Простомир не успел ничего сказать, как Федя подошёл к воротам и, крякнув, просто навалился на них плечом. Толстые дубовые створки ввалились внутрь двора. Массивные кованые петли на четвертных гвоздях были вырваны с мясом. Федя прошёл во двор, легонько пнув здоровенного кобеля, так некстати для себя выскочившего из конуры. Оглушённый пёс отлетел под крыльцо и в дальнейших событиях участия не принимал. Другого кобеля пристрелил из лука второй из вбежавших в усадьбу. Больше живности там не оказалось.

Дверь в терем оказалась запертой изнутри на засов, но после ворот это было для Феди мелочью. Внутри дома оказалось пятеро сторожей. Докукины молодцы, не говоря им худого слова, просто перестреляли их из луков и перерезали ножами. Те и сообразить-то ничего не успели – так стремительна была атака. Двое спали после бессонной ночи, ещё двое присматривали за пленником да лузгали семечки. Пятый – тот, кого минувшей ночью усыпил Авессаломыч – бродил по терему, мучаясь головной болью. Наведённый сон – он ведь хуже водки. Голова с него трещит – ой-ёй-ёй!

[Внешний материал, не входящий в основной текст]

Source: an optimization exercise on an open RTL-to-GDS flow (aim: small area and a short achievable clock period). Production flows keep margins and buffers that such runs may drop. The RTL was checked by simulation tests, not by an equivalence proof against the original design.

==> flow/design.v, too long to show whole: its modules and the start of the top module <==
// module fft_cmul: 1042 lines
// module fft_fa: 10 lines
// module fft_ha: 9 lines
// module fft_bsel: 12 lines
// module fft_o22ai: 9 lines
// module fft_xor2: 7 lines
// module fft_butterfly_pipe: 162 lines
// module fft_add3: 15 lines
module fft_butterfly_pipe (
  input  logic        clk,
  input  logic        rst,
  input  logic        in_valid,
  input  logic [3:0]  rd_addrA,
  input  logic [3:0]  rd_addrB,
  input  logic [2:0]  twiddle_idx,
  input  logic [3:0]  stage,
  input  logic        bank_sel,
  input  logic        agu_done,
  input  logic [31:0] rd_dataA,
  input  logic [31:0] rd_dataB,
  output logic [2:0]  tw_addr,
  input  logic [31:0] tw_data,
  output logic        wr_en,
  output logic        wr_bank,
  output logic [3:0]  wr_addrA,
  output logic [3:0]  wr_addrB,
  output logic [31:0] wr_dataA,
  output logic [31:0] wr_dataB,
  output logic        drained,
  output logic        done_out,
  output logic        hazard_err
);
  // ...
==> flow/flow/run.sh <==
#!/bin/bash
set -euo pipefail
export BUFFER_PORTS_ARGS="-buffer_cell sky130_fd_sc_hd__buf_2"
export SETUP_SLACK_MARGIN=5.5
bash standard.sh > standard.log 2>&1
==> flow/standard.sh <==
#!/bin/bash
# synth_recipe.tcl (not shown) runs the flow's synth.tcl, then flattens the netlist and writes it again
# the make line also repeats each setting of config.mk as NAME=value (left out here)
make -C /OpenROAD-flow-scripts/flow DESIGN_CONFIG=/design/flow/config.mk WORK_HOME=/design/flow/orfs CLKGATE_MAP_FILE= SYNTH_SCRIPT=/design/flow/synth_recipe.tcl "${@:-finish}"
==> flow/config.mk <==
export PLATFORM = sky130hd
export DESIGN_NAME = fft_butterfly_pipe
export DESIGN_NICKNAME = fft_butterfly_pipe
export VERILOG_FILES = /design/flow/design.v
export SDC_FILE = /design/flow/constraint.sdc
export NUM_CORES = 4
export LEC_CHECK = 0
export CAP_MARGIN = 20
export CORE_MARGIN = 2
export CORE_UTILIZATION = 40
export CTS_BUF_LIST = sky130_fd_sc_hd__clkbuf_4 sky130_fd_sc_hd__clkbuf_8
export SLEW_MARGIN = 20
export SYNTH_HIERARCHICAL = 1
==> flow/constraint.sdc <==
create_clock -name core_clock -period 10.0 [get_ports {clk}]
set_input_delay 2.0000 -clock core_clock [delete_from_list [all_inputs] [get_ports {clk}]]
set_output_delay 2.0000 -clock core_clock [all_outputs]
set_load 0.01 [all_outputs]
==> run summary, run 1 <==
status finished clean; largest family of logic cells by synthesized area adder cells; Yosys reg bits 360; Post-Synth Adder-Cell Area 37.01%; met1 Use GR 29.88%; Worst EP arrival 2630 ps; most used flip-flop cell after synthesis dfxtp_1; Antenna Nets Post-Route 0; total CTS buffers 67; top layer in use met5; Antenna Cells 2; critical-path cell list buf_8 > mux2_4 > nand2_2 > a21boi_1 > buf_2; sequential cell count 360; Mean Syn Cell Area 10.86 um2; Compound-Gate Fraction of Synth Area 15.10%; Hold Path Class flop to flop; Worst-Skew Late Latency 690 ps; final period utilization 46.26%; critical path required time 8000 ps; Global Route Usage Sum 22.46%; launch point of the critical path stage[1]; XOR/XNOR Fraction of Synth Area 16.33%; Non-clk bufs 274; # nets final 4092; grt met2 use 34.63%; number of synthesized flops with an enable pin 4; slowest stage delay, CP 290 ps; Hold Fails Final Rpt 0; non-filler instance count after layout 4426; largest net degree at the start of global routing 38; Crit path buffers/inverters 2; Tmin final 4626 ps; clock network area share 4.053%; M3 GR Usage 5.439%; top cell type's share of synthesized area 31.11%; Critical Setup Path Class input port to primary output; Inverters excl. clock 133; startpoint types input port; io pins 196; busiest grt layer met2
==> inputs of run 2 (changes only) <==
==> flow/flow/run.sh (replaced) <==
#!/bin/bash
set -euo pipefail
export BUFFER_PORTS_ARGS="-buffer_cell sky130_fd_sc_hd__buf_1"
export SETUP_SLACK_MARGIN=5.5
bash standard.sh > standard.log 2>&1
--- a/flow/config.mk
+++ b/flow/config.mk
@@ -8,6 +8,8 @@
 export CAP_MARGIN = 20
 export CORE_MARGIN = 2
 export CORE_UTILIZATION = 40
-export CTS_BUF_LIST = sky130_fd_sc_hd__clkbuf_4 sky130_fd_sc_hd__clkbuf_8
+export CTS_BUF_LIST = sky130_fd_sc_hd__clkbuf_8 sky130_fd_sc_hd__clkbuf_16
+export CTS_CLUSTER_DIAMETER = 80
+export CTS_CLUSTER_SIZE = 24
 export SLEW_MARGIN = 20
 export SYNTH_HIERARCHICAL = 1
==> run 2 against run 1 <==
  * Still clean
  * Synthesized area did not move
  * Via count down 1.7%
  * Worst setup slack improved by 2.9 ps
  * Register-to-register slack got worse by 20 ps
  * Clock skew grew 13 ps
  * Wire length down 2.2%
  * Critical path depth unchanged
  * Highest routed layer is now met4
==> run summary, run 2 <==
Critical Setup Path Class input port to primary output (unchanged); Worst path top cell family by delay multiplexers (unchanged); area grow syn2layout 9.579% (was 11.24%); post-DR wirelength/cell 21.77 um (was 21.97 um); count leader, synth xor2_1 (unchanged); Worst EP arrival 2620 ps (was 2630 ps); routed vias 25350 (was 25790); final period utilization 46.23% (was 46.26%); GP Congestion 0.8732 (was 0.8625); Worst path slowest cell mux2_4 (unchanged); Peak Freq 216.3 MHz (was 216.2 MHz); Yosys warnings 7 (unchanged); initial antenna violation count 1 (unchanged); Reg area 7360 um2 (was 7356 um2); Syn Inst Count 3081 (unchanged); launch point of the critical path stage[1] (unchanged); total CTS buffers 29 (was 67); CTS tree built (unchanged); # fillers 7910 (was 7988); Clock Skews 35.22 ps (was 22.52 ps); Mapped Area 33470 um2 (unchanged); CTS sink cnt 360 (unchanged); synth top area cells fa_1, dfxtp_1, xor2_1, o22ai_1, ha_1 (unchanged); Post-Route WL 95110 um (was 97230 um); FF-to-FF Start nb2_q[21]$_DFF_P_ (was one_n2_re[1]$_DFF_P_); area of the core 83290 um2 (unchanged); Antenna Nets Post-Route 0 (unchanged); number of synthesized flops with an enable pin 4 (unchanged); startpoint types input port (unchanged); Crit path buffers/inverters 2 (unchanged); Tmin final 4623 ps (was 4626 ps); Global Route Usage Sum 21.92% (was 22.46%); post-synth top area cell fa_1 (unchanged); die area 86000 um2 (unchanged); CTS root buf clkbuf_16 (was clkbuf_8); Max-slew headroom 30.96% (was 27.31%); RSZ-0062 raised after global routing yes (unchanged); most frequent cells in the layout xor2_1, fa_1, o22ai_1 (unchanged); capturing element type of the critical path primary output (unchanged); layout cells sized above 1 7.028% (was 14.23%); Multi-input gate area 24890 um2 (about the same); commonest non-fill, non-tap cell in the layout xor2_1 (unchanged); status finished clean (unchanged); H-tree Lvls 1 (was 3); port bufs 195 (unchanged); First-pass DRT Iterations 7 (unchanged); Hold Fails Final Rpt 0 (unchanged); worst-margin pin slew 1036 ps (was 1087 ps); first-pass GRT wire length 148900 um (was 150900 um); Synth cell types 61 (unchanged); io pins 196 (unchanged); sequential area share after synthesis 21.77% (unchanged); Hold Path Class flop to flop (unchanged); slowest stage delay, CP 290 ps (about the same); vias per inst 5.804 (was 5.827); Initial Utilization 40.18% (unchanged); Yosys reg bits 360 (unchanged); Sum Neg Setup Slack 0 ps (unchanged); DIE WIDTH 293.3 um (unchanged); critical path required time 8000 ps (about the same); hpwl dp 64790 um (was 64320 um); CTS Buffer Depth 3 (unchanged); Mean Syn Cell Area 10.86 um2 (unchanged); max-slew violations 0 (unchanged); most used flip-flop cell after synthesis dfxtp_1 (unchanged); worst-path fanout max 2 (unchanged); post-cts hold buffer count 0 (unchanged); min-delay src a2_q[17]$_DFF_P_ (was meta2_q[4]$_DFF_P_); critical-path cell list buf_8 > mux2_4 > nand2_2 > a21boi_1 > buf_2 (unchanged); Async S/R FF share, synth 2.222% (unchanged); initial drt markers 2735 (was 2883); Worst-Skew Late Latency 640 ps (was 690 ps); Worst-path clk slew 80 ps (was 60 ps); top cell type's share of synthesized area 31.11% (unchanged); DRC 0 (unchanged); # setup viols final 0 (unchanged); die span in y 293.3 um (unchanged); Max-Cap Viols 0 (unchanged); Post-synth top cells xor2_1, fa_1, o22ai_1, dfxtp_1, ha_1 (unchanged); Std-Cell Rows 106 (unchanged); largest net degree at the start of global routing 38 (unchanged); # nets final 4061 (was 4092); vias in the first global route 26580 (was 27110); Overflow after GRT 0 (unchanged)
## run 2: cell counts after synthesis
Identical to the previous run, type by type.
## run 2: final timing paths
check,to,slack (ps),depth (start not counted)
setup / recovery,tw_addr[2],5380,5
hold / removal,a3_q[17]$_DFF_P_,330,0
setup reg to reg,y3_im[9]$_DFF_P_,5570,10
hold reg to reg,a3_q[17]$_DFF_P_,330,0
max in group asynchronous,agu_q$_DFF_PP0_,8480,2
min in group asynchronous,pending_done$_DFFE_PP0P_,1280,2
## run 2: through the flow
stage                     utilization (%)  instance area [um2]  worst slack [ps]  hold WS, ps  cells
after floorplan                         -                33480              5452        309.6   3083
after global placement              42.43                35340              5201        309.6   4312
after detailed placement            42.44                35350              5220        312.1   4313
after CTS                           43.82                36500              5373        331.0   4365
after global routing                44.03                36670              5353        334.7   4367
final                               44.03                36670              5377        330.9   4368
## run 2: repair_timing
action / CTS / global route
endpoints found under the setup margin: 22 / 14
setup buffers: 1 / 2
gates resized for setup: 37 / 34
pin swaps: 4 / 3
## run 2: cell families after synthesis
kind of cell / share of synthesized area [%]
xor gates and xnor gates: 16.33
buffers and inverters: 4.098
and+or+nand+nor: 5.361
DFF: 21.77
adders and majority gates: 37.01
AOI/OAI and AO/OA: 15.10
muxes: 0.3028
other: 0.02244
## run 2: layout make-up
cell class                 instances  area share [%]
timing repair buffer             281           4.098
multi-input combinational       2462           67.88
inverter                         133           1.365
antenna                            1        0.006824
sequential                       360           20.07
clock buffer                      31           2.054
clock inverter                    20          0.8462
tap                             1080           3.685
## run 2: Yosys stat by module (local to each module, per instance), excerpt
module	cell area [um2]	flip-flops and latches	cells
fft_ha	12.51	0	1
fft_xor2	8.758	0	1
fft_cmul	2379	0	347
fft_add3	884.6	0	113
fft_fa	20.02	0	1
fft_o22ai	6.256	0	1
fft_butterfly_pipe	9381	360	758
## run 2: per-layer routing
metal  GRT usage (%)  share of wire, %
met1           30.39                41
met2           34.20                45
met3           4.107               9.6
met4           7.952               3.8
met5               0                 0
## run 2: worst reg2reg max path: stages (launching register included)
cell	delay, ps
dfxtp_1	320
buf_4	420
o22ai_1	280
xor2_1	220
fa_1	460
fa_1	470
fa_1	470
fa_1	400
fa_1	450
fa_1	390
fa_1	440
==> inputs of run 3 (changes only) <==
==> flow/flow/run.sh (replaced) <==
#!/bin/bash
set -euo pipefail
export BUFFER_PORTS_ARGS="-buffer_cell sky130_fd_sc_hd__buf_1"
export SETUP_SLACK_MARGIN=5.4
export CTS_ARGS="-sink_clustering_enable -repair_clock_nets -sink_clustering_size 24 -sink_clustering_max_diameter 80 -buf_list {sky130_fd_sc_hd__clkbuf_8 sky130_fd_sc_hd__clkbuf_16} -dont_use_dummy_load"
bash standard.sh > standard.log 2>&1
==> flow/config.mk (replaced) <==
export PLATFORM = sky130hd
export DESIGN_NAME = fft_butterfly_pipe
export DESIGN_NICKNAME = fft_butterfly_pipe
export VERILOG_FILES = /design/flow/design.v
export SDC_FILE = /design/flow/constraint.sdc
export NUM_CORES = 4
export LEC_CHECK = 0
export CAP_MARGIN = 20
export CORE_MARGIN = 2
export CORE_UTILIZATION = 65
export SLEW_MARGIN = 20
export SYNTH_HIERARCHICAL = 1
==> run 3 against run 2 <==
  * Worst hold slack got worse by 27 ps
  * Flip-flop and latch count did not move
  * Synthesized cell count did not move
  * Design area fell by 2.9%
  * Largest cell class unchanged
  * Via count rose by 5.7%
  * Die area fell by 38%
==> run summary, run 3 <==
status finished clean (unchanged); number of synthesized flops with an enable pin 4 (unchanged); routed vias 26810 (was 25350); post-DR wirelength/cell 26.87 um (was 21.77 um); Post-Route WL 105500 um (was 95110 um); initial drt markers 3487 (was 2735); Worst Reg-to-Reg Cells 10 (unchanged); initial antenna violation count 0 (was 1); top cell type's share of synthesized area 31.11% (unchanged); # nets final 4044 (was 4061); capturing element type of the critical path primary output (unchanged); Worst R2R Setup Slack 5420 ps (was 5570 ps); first-pass GRT wire length 160900 um (was 148900 um); DRC 0 (unchanged); layout cells sized above 1 5.819% (was 7.028%); CTS root buf clkbuf_16 (unchanged); worst-margin pin slew 1047 ps (was 1036 ps); Critical Setup Path Class input port to primary output (unchanged); Async S/R FF share, synth 2.222% (unchanged); placement-stage cell area 34770 um2 (was 35350 um2); WHS 303.4 ps (was 330.9 ps); GP Congestion 0.9394 (was 0.8732); commonest non-fill, non-tap cell in the layout xor2_1 (unchanged); Global Route Usage Sum 39.49% (was 21.92%); critical path required time 8000 ps (about the same); Worst-Skew Late Latency 620 ps (was 640 ps); die span in y 230.9 um (was 293.3 um); area grow syn2layout 6.363% (was 9.579%); design area 35600 um2 (was 36670 um2); largest net degree at the start of global routing 38 (unchanged); Hold Path Class flop to flop (unchanged); worst-path fanout max 2 (unchanged); post-synth top area cell fa_1 (unchanged); most frequent cells in the layout xor2_1, fa_1, o22ai_1 (unchanged); WHS Path Cells 0 (unchanged); Max-Cap Viols 0 (unchanged); Peak Freq 216.0 MHz (was 216.3 MHz); Yosys warnings 7 (unchanged); Yosys reg bits 360 (unchanged); Worst EP arrival 2630 ps (was 2620 ps); Initial Utilization 65.50% (was 40.18%); Mapped Area 33470 um2 (unchanged); H-tree Lvls 1 (unchanged); sequential area share after synthesis 21.77% (unchanged); Syn Inst Count 3081 (unchanged); RSZ-0062 raised after global routing yes (unchanged); Synth cell types 61 (unchanged); Overflow after GRT 0 (unchanged); Antenna Cells 0 (was 1); CTS Buffer Depth 3 (unchanged); Sum Neg Setup Slack 0 ps (unchanged); CTS sink cnt 360 (unchanged); max-slew violations 0 (unchanged); synth top area cells fa_1, dfxtp_1, xor2_1, o22ai_1, ha_1 (unchanged); post-cts hold buffer count 0 (unchanged); total CTS buffers 24 (was 29); DIE WIDTH 230.9 um (was 293.3 um); Post-synth top cells xor2_1, fa_1, o22ai_1, dfxtp_1, ha_1 (unchanged); Antenna Nets Post-Route 0 (unchanged); Clock Skews 132.8 ps (was 35.22 ps); CTS tree built (unchanged); Max-slew headroom 30.23% (was 30.96%); Std-Cell Rows 83 (was 106); # setup viols final 0 (unchanged); Tmin final 4630 ps (was 4623 ps); port bufs 195 (unchanged); most used flip-flop cell after synthesis dfxtp_1 (unchanged); die area 53320 um2 (was 86000 um2); final period utilization 46.30% (was 46.23%); hpwl dp 70430 um (was 64790 um); io pins 196 (unchanged); Worst-path clk slew 80 ps (about the same); startpoint types input port (unchanged); First-pass DRT Iterations 7 (unchanged); Mean Syn Cell Area 10.86 um2 (unchanged); vias per inst 6.825 (was 5.804); vias in the first global route 27560 (was 26580); Hold Fails Final Rpt 0 (unchanged); count leader, synth xor2_1 (unchanged); # fillers 3935 (was 7910); area of the core 51090 um2 (was 83290 um2)
==> run 3: cell counts after synthesis <==
No cell type changed its count.
==> run 3: stage by stage <==
stage | cells | util [%] | setup slack [ps]
CTS | 3927 | 69.34 | 5359
global placement | 3902 | 68.05 | 5158
global route | 3928 | 69.67 | 5350
finish | 3928 | 69.67 | 5370
floorplan | 3083 | - | 5452
detailed placement | 3902 | 68.05 | 5076
==> run 3: repair_timing <==
action,4_1_cts,5_1_grt
cloned,0,0
hold endpoints to repair,0,0
gates resized for setup,24,34
endpoints found under the setup margin,17,13
pin swaps,2,4
setup buffers,1,1
==> run 3: worst paths after layout <==
check,start,to
setup / recovery,stage[1],tw_addr[2]
hold / removal,meta1_q[2]$_DFF_P_,meta2_q[2]$_DFF_P_
setup reg to reg,nb2_q[22]$_DFF_P_,y3_im[7]$_DFF_P_
hold reg to reg,meta1_q[2]$_DFF_P_,meta2_q[2]$_DFF_P_
max in group asynchronous,rst,v1_q$_DFF_PP0_
min in group asynchronous,rst,hazard_err$_DFFE_PP0P_
==> run 3: kinds of logic (layout without fill, tap and decap cells) <==
| group | Yosys count | count (layout) | synth area share (%) |
|---|---|---|---|
| simple gates | 369 | 369 | 5.361 |
| compound gates | 777 | 777 | 15.10 |
| xor+xnor | 624 | 624 | 16.33 |
| other cells | 2 | 4 | 0.02244 |
| flops | 360 | 360 | 21.77 |
| mux | 10 | 10 | 0.3028 |
| buf+inv | 261 | 426 | 4.098 |
| fa+ha+maj | 678 | 678 | 37.01 |
==> run 3: critical path, cell delays in order <==
cell      delay (ps)
buf_8            100
mux2_4           290
nand2_2           60
a21boi_2          40
buf_2            140
==> run 3: final cells by class <==
type / instances / area (um2) / area share (%)
clock buffers: 24 / 600.6 / 1.687
well taps: 680 / 850.8 / 2.390
flip-flops and latches: 360 / 7351 / 20.65
multi-input cells: 2462 / 24890 / 69.92
inverters: 133 / 503.0 / 1.413
repair buffers: 269 / 1403 / 3.940
==> run 3: modules after synthesis (local to each module, per instance), excerpt <==
module,cells inside,flops+latches
fft_add3,113,0
fft_butterfly_pipe,758,360
fft_cmul,347,0
fft_fa,1,0
fft_ha,1,0
fft_o22ai,1,0
fft_xor2,1,0
==> run 3: routing by layer <==
| layer | vias up | part of all wire, % | track usage, % |
|---|---|---|---|
| met1 | 13120 | 37 | 50.31 |
| met3 | 571 | 11 | 9.066 |
| met2 | 2066 | 45 | 61.97 |
| li1 | 11050 | - | - |
| met4 | 0 | 6.9 | 23.19 |
| met5 | - | 0 | 0 |
==> inputs of run 4 (changes only) <==
==> flow/flow/run.sh (replaced) <==
#!/bin/bash
set -euo pipefail
export BUFFER_PORTS_ARGS="-buffer_cell sky130_fd_sc_hd__buf_1"
export SETUP_SLACK_MARGIN=5.5
export CTS_ARGS="-sink_clustering_enable -repair_clock_nets -sink_clustering_size 30 -sink_clustering_max_diameter 100 -buf_list {sky130_fd_sc_hd__clkbuf_8 sky130_fd_sc_hd__clkbuf_16} -dont_use_dummy_load"
bash standard.sh > standard.log 2>&1
--- a/flow/config.mk
+++ b/flow/config.mk
@@ -7,6 +7,6 @@
 export LEC_CHECK = 0
 export CAP_MARGIN = 20
 export CORE_MARGIN = 2
-export CORE_UTILIZATION = 65
+export CORE_UTILIZATION = 55
 export SLEW_MARGIN = 20
 export SYNTH_HIERARCHICAL = 1
==> run 4 against run 3 <==
  * Still clean on timing, DRC and antenna
  * Flip-flop and latch count unchanged
  * Synthesized area unchanged
  * Design area up 0.50%
  * Synthesized cell count unchanged
  * Wire length down 1.6%
  * Clock skew down 69 ps
  * Worst hold slack better by 11 ps
  * Maximum frequency up 0.12%
  * Final cell count up 2.5%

Последним в терем вошёл Простомир. Как он и угадал, волшебной защиты в тереме не было, а с немногочисленным гарнизоном прекрасно подготовленные бойцы справились быстро и без шума. Федя, не озадачивая себя поиском ключа, без труда взломал дверь кельи, где томился Вася. Гигант так расчувствовался, что даже прослезился, увидев Васю живым и невредимым. Простодушный и прямой силач успел привязаться к этому странному чужаку, который был так не похож на жителей Новограда. И говорил не так, и умел многое, чего никто больше здесь не умел. Да и зря, что ли, его сам Простомир привечает!

Вася был обрадован и удивлён, с какой быстротой и эффективностью действовал Докука и его люди. А Федя между тем не собирался задерживаться в тереме:

– Всё, ребята, уходим.

Бойцы, не задавая вопросов и спокойно, без суеты, быстро вышли из дома и скрылись в лесу. Через десять минут конный отряд, увеличившийся на одного человека, лесными дорогами уходил в сторону Новограда.


Филипп был вне себя от ярости: как так – пленник исчез! Охрана перебита, ворота и двери взломаны и никто ничего не видел и не слышал! А тут ещё этот… Песец окаянный опять пьяный спит. Толку-то от него… Хитрый Песец одному ему известным способом находил где-то вино и каждый день ходил навеселе. Сильно не напивался, помня угрозу Филиппа лишить его платы за работу.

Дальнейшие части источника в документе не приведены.